Best Activities in November
George Town Heritage Food Walks
November's drier mornings (humidity dips to 65% before 11 AM) make pavement-pounding food crawls survivable. Start on Lebuh Kimberley where the koay teow th'ng stall fires up its pork-lard wok at 7:30 AM sharp, zig-zag past the Hainanese chicken-rice line on Chulia, and finish with nutmeg juice at the 1936 Kek Seng coffee shop before the sun hits zenith. The cooler air means broths stay hot enough to steam your glasses, and you won't sweat through your camera strap.
Penang Hill Dawn Railway Trips
Sunrise trains depart at 6:30 AM; by November the eastern horizon turns mango-orange around 6:45, temperatures sit at 75°F (24°C) on the summit, and you can see 40 km (25 miles) across the channel to Kedah's paddy grids before the haze thickens. Later trains after 9 AM queue for 45 minutes and the summit feels like a school cafeteria.
Batu Ferringhi Sea Kayaking
November seas calm to knee-high swells, visibility stretches 10 m (33 ft) offshore, and jellyfish numbers drop after the October plankton bloom. Paddling west at 4 PM puts the dropping sun behind you - by the time you turn back, the water glows copper and temperatures have slipped to 81°F (27°C).
Street-Art Side-Lane Cycling
George Town's murals look best in the angled November light - shadows deepen the 3-D wrought-iron caricatures on Armenian Street and the steel-rod kids on Ah Quee Street seem to leap off the wall around 4 PM. Two-hour pedal loops cover 6 km (3.7 miles) of back lanes too narrow for tour buses, letting you brake for nutmeg-fragrant air outside the old spice warehouse on Lorong Stewart.

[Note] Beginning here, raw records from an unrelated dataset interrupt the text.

`config.mk`:
```
export PLATFORM = sky130hd
export DESIGN_NAME = loopFilterTop
export DESIGN_NICKNAME = d
export VERILOG_FILES = /design/src/hw/loopPkg.sv /design/src/hw/loopFilterTop.sv /design/src/hw/loopLockDetect.sv /design/src/hw/loopIntegrator.sv /design/src/hw/loopErrorScale.sv /design/src/hw/loopRegsAxi.sv
export SDC_FILE = /design/constraint.sdc
export NUM_CORES = 1
export LEC_CHECK = 0
export BUFFER_PORTS_ARGS = -buffer_cell sky130_fd_sc_hd__buf_2
export CORE_MARGIN = 5
export CORE_UTILIZATION = 60
export CTS_CLUSTER_DIAMETER = 40
export CTS_CLUSTER_SIZE = 25
export DETAILED_ROUTE_END_ITERATION = 6
export PLACE_DENSITY = 0.87
export SYNTH_ARGS = -nofsm -noshare
export SYNTH_HDL_FRONTEND = slang
export SYNTH_HIERARCHICAL = 1
export SYNTH_SLANG_ARGS = --single-unit
```
`constraint.sdc`:
```
create_clock -name clk -period 10.94 [get_ports clk]
set_input_delay 3.282 -clock clk [delete_from_list [all_inputs] [get_ports clk]]
set_output_delay 3.282 -clock clk [all_outputs]
set_load 0.1 [all_outputs]
```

Spice Garden Night Jungle Trek
The Penang Botanic Gardens' 1.5 km (0.9-mile) Moon Gate trail opens for ranger-led night walks on Fridays in November; humidity hovers at 75% after dusk, cicadas crank up to chainsaw volume, and you stand a decent chance of spotting the giant fruit bats that migrate through the strait channel this month. Torches reveal stick insects the length of your forearm and night-blooming cestrum whose smell is halfway between jasmine and boiled peanut.
November Events & Festivals
George Town Literary Festival
Southeast Asia's only UNESCO-stamped lit fest, staged inside the 19th-century white-washed Town Hall and the open-air padang opposite. Expect Bahasa-Malay slam poetry at dusk, Hokkien-language panel debates, and pop-up bookstalls that smell of fresh glue and clove cigarettes. Most sessions are free; reserve seats online two weeks out.